DC Comics wanted to permanently make Batman black, was told sales would drop to a third, insider claims

 DC Comics wanted to permanently replace the Batman character with a different, black Batman, but was told by retailers that the company should expect a sharp drop in sales, an industry insider reported.

The source spoke to Bounding into Comics under the condition of anonymity and alleged that a contingent of DC Comics made the bold suggestion at the 5G Initiative summit in 2021. The summit was a forum where the company discusses the future of its fifth generation of characters. 

This was the same rollout that included a bisexual Superman and a black, female Green Lantern.

The group's alleged idea was to take Lucious Fox, Bruce Wayne's business manager, and permanently have the ongoing Batman titles feature the new, black Batman as the lead.

A portion of the company reportedly thought the character would add an extra layer of diversity to future Batman book lines.

However, Dan DiDio, the co-publisher, allegedly looked visibly stressed and felt like the changes in the new generation of characters were being forced on him. 

The source claimed that retailers at the meeting were unimpressed, with one outright stating that publishers should expect an immediate drop in sales, to the tune of one-third their current levels. The explanation was that when comic book readers see a Batman title, they expect to see the character of Bruce Wayne. 

DC Comics indeed went on to release "Future State: The Next Batman" book. While it cannot be confirmed that it was a direct result of the meeting, the new plotline was essentially the same, save for the new Batman being the allegedly proposed character's son.

"Tim Fox, son of Lucius Fox is taking the Bat-mantle in DC comics. Tim's Batman will be revealed in Future State: The Next Batman #2 comic on Jan 26, 2021," a DC fan page wrote in 2020.
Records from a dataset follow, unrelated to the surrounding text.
$ cat config.mk
export PLATFORM = sky130hd
export DESIGN_NAME = seq_divider8
export DESIGN_NICKNAME = d
export VERILOG_FILES = /design/src/rtl/arith_pkg.sv /design/src/rtl/div_sub_stage.sv /design/src/rtl/seq_divider8.sv
export SDC_FILE = /design/constraint.sdc
export NUM_CORES = 1
export LEC_CHECK = 0
export ABC_AREA = 1
export ABC_CLOCK_PERIOD_IN_PS = 1710
export CAP_MARGIN = 20
export CORE_MARGIN = 2
export CORE_UTILIZATION = 49
export DETAILED_ROUTE_END_ITERATION = 16
export GPL_TIMING_DRIVEN = 0
export MAX_ROUTING_LAYER = met4
export PLACE_DENSITY_LB_ADDON = 0.15
export REMOVE_ABC_BUFFERS = 1
export SYNTH_ARGS = -nofsm -noshare
export SYNTH_HDL_FRONTEND = slang
export SYNTH_SLANG_ARGS = --single-unit
$ cat constraint.sdc
create_clock -name clk -period 1.71 [get_ports clk]
set_input_delay 0.2565 -clock clk [delete_from_list [all_inputs] [get_ports clk]]
set_output_delay 0.2565 -clock clk [all_outputs]
set_load 0.005 [all_outputs]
The comic received average reviews and reportedly quickly changed directions.

"You have a lot of bad American comic book content. It's terrible," comic publisher Eric July told TheBlaze last year. "Between changing all of these characters, and you have this ridiculous kind of push for social justice, insulting the audience," he added.

July successfully published his own woke-free series, starting with "Isom #1" in 2022, which raised over $3.7 million dollars in a preorder after a stated goal of $100,000. Then "Isom #2" raked in nearly $1 million in preorders within the first 24 hours of its release.

There has yet to be a woke comic book remake that has been as successful as the traditional characters. Even the woke comic genre's most known character, Marvel's Miles Morales, the black teen Spiderman, does not sell nearly as well as the "Amazing Spider-Man." The latter routinely performs at the top of monthly comic book sales in the United States.